When I awoke at two, I was thirsty. Had a drink and a pee. The pee was problematic because it was a tiny trickle. Drank more water shortly after that, and entered a prolong state of tiny trickles and increasing pain. The pain was in my lower back, flank, and groin, and shut down my ability to sit or stand in comfort. I headed to the hospital with my wife shortly before seven.

Once there, I went into emergency care. I stripped naked, put on a backless hospital, and introduced to a bed. A bladder scan showed my bladder holding eight hundred plus CCs. A full bladder is about one hundred CCs.

My blood pressure was two-thirty over something. A pain med was injected into my right ass cheek by my hip, and an anti-nausea med was given. Attempts were made to enter my bladder with a catheter. First, a size sixteen was employed. It was painful having a catheter pushed up my urethra through my penis. Everyone kept telling me, “Breathe through it.” My wife said, “Pretend you’re giving birth.”

The med team met a wall which appeared to be an enraged prostate gland. The sixteen wouldn’t go into the bladder, but I pissed out a bunch during the attempt. A new bladder scan showed I was down to six hundred CCs. Between that reduction and the pain meds, I was comfortable, and my BP was down to 180/130.

With a numbing agent first injected into my urethra, another attempt using a smaller catheter was made, and failed, and resulted in some bleeding from my penis. The fourteen size catheter lacked the strength and rigidity necessary to reach the bladder. Consulting me, they decided to try another sixteen. This time, a doctor would try. After having the same results, a call was made to a urologist at a sister facility and a transfer referral to the other hospital’s emergency room was issued. I then puked several times. More anti-nausea meds were given via an IV. I was discharged forty-five minutes later.

It was a ginger walk back to the car.

I’d been warned to keep my eyes closed during the thirteen mile drive to avoid nausea. I ended up retching five times once I was in the next emergency room. My stomach didn’t have material to puke.

One again, I was led to a room, took everything off, and put on a backless gown. A new bladder scan showed I was down to five hundred eighty-three CCs of urine in my bladder, but I wasn’t having any pain, thanks to the meds. BP was lower. A new attempt to reach my bladder was attempted. This time we went up to a twenty. Yowza, that hurt. It failed, but more urine was drained out. Hurrah. A urologist arrived with a plan to put a camera up my urethra to see what was going on and determine why they couldn’t reach my bladder.

I was given Fentanyl. The plan was a long, messy, and painful effort, but attempt number five worked in the end. A guide wire was introduced. The guide wire managed to reach the bladder. With it and the camera in place, a catheter was inserted. At last, my bladder was emptied. After that, a nurse gave me my new tube and bag with instructions on how to use it. I was given a cloth to clean up and then dressed. As before, my bed and garments were soaked.

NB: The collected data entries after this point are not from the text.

===== src/rtl/lsu.sv =====
// Load/store unit: request/grant/response handshake to a multi-cycle data memory.
// Optional abort of stalled accesses when LSU_TIMEOUT_EN is defined (limit = TIMEOUT cycles).
module lsu #(
  parameter int unsigned TIMEOUT = 16
) (
  input  logic        i_clk,
  input  logic        i_rst,
  input  logic        i_req_valid,
  output logic        o_req_ready,
  input  logic        i_req_wen,
  input  logic [31:0] i_req_addr,
  input  logic [1:0]  i_req_size,
  input  logic        i_req_unsigned,
  input  logic [31:0] i_req_wdata,
  output logic        o_rsp_valid,
  output logic [31:0] o_rsp_rdata,
  output logic        o_rsp_trap,
  output logic        o_mem_req,
  input  logic        i_mem_gnt,
  output logic [31:0] o_mem_addr,
  output logic        o_mem_wen,
  output logic [31:0] o_mem_wdata,
  output logic [3:0]  o_mem_mask,
  input  logic        i_mem_rvalid,
  input  logic [31:0] i_mem_rdata
);

  typedef enum logic [1:0] {IDLE, REQ, WAIT, RESP} state_t;

  state_t      state;
  logic [1:0]  off_q;
  logic [1:0]  size_q;
  logic        uns_q;
  logic        wen_q;
  logic [1:0]  off_in;
  logic        bad_in;
  logic [3:0]  mask_in;
  logic [31:0] wdata_in;
  logic [31:0] rd_sh;
  logic [31:0] ld_data;
  logic        accept;
  logic        to_hit;

  assign off_in   = i_req_addr[1:0];
  assign accept   = i_req_valid & o_req_ready;
  assign wdata_in = i_req_wdata << {off_in, 3'b000};
  assign rd_sh    = i_mem_rdata >> {off_q, 3'b000};

  always_comb begin
    bad_in  = 1'b0;
    mask_in = 4'b1111;
    case (i_req_size)
      2'b00:   mask_in = 4'b0001 << off_in;
      2'b01: begin
        mask_in = 4'b0011 << off_in;
        bad_in  = off_in[0];
      end
      2'b10:   bad_in = |off_in;
      default: bad_in = 1'b1;
    endcase
  end

  always_comb begin
    ld_data = rd_sh;
    case (size_q)
      2'b00:   ld_data = {{24{~uns_q & rd_sh[7]}}, rd_sh[7:0]};
      2'b01:   ld_data = {{16{~uns_q & rd_sh[15]}}, rd_sh[15:0]};
      default: ld_data = rd_sh;
    endcase
  end

`ifdef LSU_TIMEOUT_EN
  logic [7:0] cnt;

  // cnt holds the number of REQ/WAIT cycles already completed, so the abort
  // fires during the TIMEOUT-th cycle and takes priority over gnt/rvalid.
  assign to_hit = (state == REQ || state == WAIT) && (cnt == 8'(TIMEOUT - 1));

  always_ff @(posedge i_clk or posedge i_rst) begin
    if (i_rst)                            cnt <= '0;
    else if (accept)                      cnt <= '0;
    else if (state == REQ || state == WAIT) cnt <= cnt + 8'd1;
  end
`else
  logic unused_timeout;

  assign to_hit         = 1'b0;
  assign unused_timeout = ^TIMEOUT;
`endif

  always_ff @(posedge i_clk or posedge i_rst) begin
    if (i_rst) begin
      state       <= IDLE;
      o_req_ready <= 1'b0;
      o_rsp_valid <= 1'b0;
      o_rsp_rdata <= '0;
      o_rsp_trap  <= 1'b0;
      o_mem_req   <= 1'b0;
      o_mem_addr  <= '0;
      o_mem_wen   <= 1'b0;
      o_mem_wdata <= '0;
      o_mem_mask  <= '0;
      off_q       <= '0;
      size_q      <= '0;
      uns_q       <= 1'b0;
      wen_q       <= 1'b0;
    end else begin
      case (state)
        IDLE: begin
          if (accept) begin
            o_req_ready <= 1'b0;
            off_q       <= off_in;
            size_q      <= i_req_size;
            uns_q       <= i_req_unsigned;
            wen_q       <= i_req_wen;
            if (bad_in) begin
              state       <= RESP;
              o_rsp_valid <= 1'b1;
              o_rsp_trap  <= 1'b1;
            end else begin
              state       <= REQ;
              o_mem_req   <= 1'b1;
              o_mem_addr  <= {i_req_addr[31:2], 2'b00};
              o_mem_wen   <= i_req_wen;
              o_mem_wdata <= i_req_wen ? wdata_in : '0;
              o_mem_mask  <= mask_in;
            end
          end else begin
            o_req_ready <= 1'b1;
          end
        end
        REQ: begin
          if (to_hit) begin
            state       <= RESP;
            o_rsp_valid <= 1'b1;
            o_rsp_trap  <= 1'b1;
          end else if (i_mem_gnt) begin
            state <= WAIT;
          end
          if (to_hit || i_mem_gnt) begin
            o_mem_req   <= 1'b0;
            o_mem_addr  <= '0;
            o_mem_wen   <= 1'b0;
            o_mem_wdata <= '0;
            o_mem_mask  <= '0;
          end
        end
        WAIT: begin
          if (to_hit) begin
            state       <= RESP;
            o_rsp_valid <= 1'b1;
            o_rsp_trap  <= 1'b1;
          end else if (i_mem_rvalid) begin
            state       <= RESP;
            o_rsp_valid <= 1'b1;
            o_rsp_rdata <= wen_q ? '0 : ld_data;
          end
        end
        RESP: begin
          state       <= IDLE;
          o_rsp_valid <= 1'b0;
          o_rsp_rdata <= '0;
          o_rsp_trap  <= 1'b0;
          o_req_ready <= 1'b1;
        end
        default: state <= IDLE;
      endcase
    end
  end

endmodule


===== config.mk =====
export PLATFORM = sky130hd
export DESIGN_NAME = lsu
export DESIGN_NICKNAME = d
export VERILOG_FILES = /design/src/rtl/lsu.sv
export SDC_FILE = /design/constraint.sdc
export NUM_CORES = 1
export LEC_CHECK = 0
export ABC_AREA = 1
export BUFFER_PORTS_ARGS = -buffer_cell sky130_fd_sc_hd__buf_2
export CAP_MARGIN = 20
export CORE_ASPECT_RATIO = 0.9
export CORE_MARGIN = 2
export CORE_UTILIZATION = 25
export CTS_CLUSTER_SIZE = 25
export DETAILED_ROUTE_END_ITERATION = 10
export SYNTH_ARGS = -nofsm -noshare
export SYNTH_HDL_FRONTEND = slang
export SYNTH_SLANG_ARGS = --single-unit

===== constraint.sdc =====
create_clock -name i_clk -period 5.6 [get_ports i_clk]
set_input_delay 1.12 -clock i_clk [delete_from_list [all_inputs] [get_ports i_clk]]
set_output_delay 1.12 -clock i_clk [all_outputs]
set_load 0.05 [all_outputs]

==> flow_metrics.tcl <==
set metrics [dict create \
    worstSkewPairLatency_ns 0.36 \
    fin_util_pct 31.2 \
    cts.root.buffer_cell "clkbuf_16" \
    synth_edf_count 0 \
    final_area_um2 7240 \
    synthCells 798 \
    reg2reg_slack_ns 2.96 \
    clkTransAtPathRegs_ns 0.08 \
    synth.distinct_cells 31 \
    synth_top_family_by_area "simple AND/OR/NAND/NOR gates" \
    finalNonFillerCells 1276 \
    synthFlopType "dfrtp_1" \
    p_per_area_nw_per_um2 675 \
    internal_power_mw 2.11 \
    timing.final.crit_share_pct 52.6 \
    synthesis.area_um2 5860 \
    endpoint_kind "flop" \
    async_flop_share_pct 100 \
    rsz0062_at_grt "false" \
    vdd_drop_max_v 0.000284 \
    viasPerCell 4.49 \
    dieWidth_um 165 \
    p_leak_nw 4.17 \
    start_kind "primary input" \
    max_slew_margin_pct 32.7 \
    setup_viol 0 \
    p_sw_share_pct 56.8 \
    post_cts_buffers 0 \
    hold_viol 0 \
    synth_seq_area_share_pct 47.4 \
    slew_viol_final 0 \
    final_nets 1076 \
    first_pass_iters 5 \
    pwr-share-clk_pct 13.0 \
    synth_mux_area_share_pct 0.192 \
    die_area_um2 24700 \
    rr_endpoint "o_mem_addr[15]$_DFFE_PP0P_" \
    crit_required_ns 5.85 \
    rows 53 \
    synthAdderAreaFrac_pct 0.854 \
    place.detailed.hpwl_um 13300 \
    cts_tree "yes" \
    synthSimpleGateAreaFrac_pct 37.7 \
    max_freq_ghz 0.339 \
    htreeDepth 3 \
    grt_usage_pct 14.8 \
    regArea_um2 2780 \
    cts.path.max_buffers 2 \
    final.setup.tns_ns 0 \
    totalWireLength_um 18500 \
    worst-slew-pin-transition_ns 1.01 \
    coreArea_um2 23200 \
    area_delta_synth_final_pct 23.7 \
    synth_seq_cells 111 \
    grt_max_degree 88 \
    cts_resized 0 \
    ios 210 \
    placed_cells 1258 \
    die_y_um 149 \
    status "finished clean" \
    worstSetupPathType "primary input to flop" \
    synthXorXnorAreaFrac_pct 0 \
    drtAntennaViolNets 0 \
    drive_gt1_share_pct 25.0 \
    wl_per_cell_um 14.5 \
    critPathLaunch "i_req_addr[0]" \
    dpl_cell_area_um2 6960 \
    numCtsBuffers 9 \
    io_buffers 207 \
    cts_hold_buf 0 \
    synth.avg_cell_area_um2 7.34 \
    layout_commonest_cell "nand2_1" \
    period_needed_ns 2.95 \
    drv_cap 0 \
    cts.sinks 111 \
    num_vias 5726 \
    power.total_mw 4.89 \
    first_iter_violations 452 \
    crit_end "o_mem_wdata[24]$_DFFE_PP0P_" \
    synth_warnings 0 \
    fin_worst_skew_ns 0.00890 \
    initial_utilization_pct 25.2 \
    rr_startpoint "state[1]$_DFFE_PP0P_" \
    antenna_found_initial 2 \
    arrival_ns 3.20 \
    grt_pass1_wl_um 28200 \
    combPwrFrac_pct 58.5 \
    synth_compound_gate_area_share_pct 6.32 \
    grt_pass1_vias 5233 \
    hold_class "flop to flop" \
    multi_input_area_um2 2650 \
    ff2ff_path_depth 8 \
    final_cell_mix "nand2_1 (431), buf_2 (207), dfrtp_1 (111)" \
    power_switching_mw 2.78 \
    drc 0 \
    worstPathMaxFanout 87 \
    grt_overflow 0 \
    p_seq_share_pct 28.5 \
    place.gp.congestion 0.857 \
    fillers 2583 \
]
## worst min path at each step
stage	to	startpoint	cells after the start
floorplan	size_q[0]$_DFFE_PP0P_	size_q[0]$_DFFE_PP0P_	2
global placement	o_mem_addr[8]$_DFFE_PP0P_	o_mem_addr[8]$_DFFE_PP0P_	2
detailed placement	o_mem_addr[31]$_DFFE_PP0P_	o_mem_addr[31]$_DFFE_PP0P_	2
CTS	o_mem_addr[10]$_DFFE_PP0P_	o_mem_addr[10]$_DFFE_PP0P_	2
global route	o_rsp_rdata[10]$_DFFE_PP0P_	o_rsp_rdata[10]$_DFFE_PP0P_	2
finish	o_mem_addr[16]$_DFFE_PP0P_	o_mem_addr[16]$_DFFE_PP0P_	2
## area by class of cell
cell class	count	share of cell area [%]
antenna	2	0.0691
clock buffer	11	3.35
clock inverter	5	0.535
inverter	28	1.52
multi-input combinational	609	36.6
sequential	111	38.3
tap	302	5.22
timing repair buffer	208	14.4
## power by group through the flow
stage	Combinational (mW)	Sequential (mW)	Clock (mW)
4_1_cts	2.90	1.39	0.659
5_1_grt	3.14	1.44	0.687
3_3_place_gp	2.86	1.40	0
6_report	2.86	1.39	0.636
2_1_floorplan	1.34	2.37	0
3_5_place_dp	2.90	1.40	0
## per-layer routing
metal	wire length (µm)	track usage (%)
met1	8360	20.6
met2	8270	22.6
met3	1550	3.39
met4	327	4.91
met5	13	0
## synthesized netlist by cell type (all sizes together) (4+ instances only)
cell / instances / area, µm²
nand2: 435 / 1650
o21ai: 39 / 195
dfrtp: 111 / 2780
ha: 4 / 50.1
inv: 28 / 108
o21a: 9 / 67.6
a21oi: 11 / 55.1
clkbuf: 15 / 57.6
o211ai: 7 / 52.6
nand3: 63 / 345
nand4: 16 / 100
buf: 36 / 270
nor2: 21 / 110
## kinds of logic (layout without fill, tap and decap cells)
family | after synthesis | in the layout
buf+inv | 79 | 252
fa+ha+maj | 4 | 4
flops | 111 | 111
compound gates | 66 | 66
other cells | 1 | 4
simple gates | 536 | 536
mux | 1 | 1
## through the flow
step	hold WS, ns	worst slack (ns)
3_3_place_gp	0.458	2.32
6_report	0.475	2.65
3_5_place_dp	0.459	2.27
5_1_grt	0.499	2.49
4_1_cts	0.479	2.67
2_1_floorplan	0.453	1.55
## flip-flops by register name, summed over array words and instances (netlist names), 2 cells and up
name	cells
off_q	2
o_mem_mask	4
size_q	2
state	2
o_mem_wdata	32
o_rsp_rdata	32
o_mem_addr	30
## worst max-delay path, cell delays in order
cell     delay (ns)
buf_2          0.44
nand2_1        0.14
nand2_1        0.11
nand3_2        0.11
nand2_4        0.69
inv_2          0.32
nand3_1        0.15
nand2_1        0.06
Note: power is estimated with default switching activity, not from simulation.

That was my morning and early afternoon. Back home, I tested my movement limits while my wife made me a small meal of scrambled eggs with toast. We joked about how little my poor pecker had looked during these procedures, and how many strangers had handled it that day. I drank twelve ounces of water, ate, and then explored my new catheter and bag arrangement. Some fluid was in my bag, but more was in my tube. Gravity wasn’t letting it empty into the bag. Removing the bag and tube and examining it, I realized it the bag was reversed, which pinched off the receiving end. I fixed that, and now have a steady flow going into the bag.

Through it all, my med team were professionals and polite. They communicated with me about everything, constantly apologized for my pain, and checked on me. Most supporting and powerful, though, was my wife. She made a huge difference by being there with me throughout the day, talking to me, holding my hand when possible, or rubbing my feet.

All this curtailed any writing and walking efforts today. That’s the downside. The upside is that I’m not in any pain, although there’s a small pain where the catheter is in my bladder and bending over and walking have their difficulties. I should have this out in ten days, and then will proceed with addressing the prostate issue.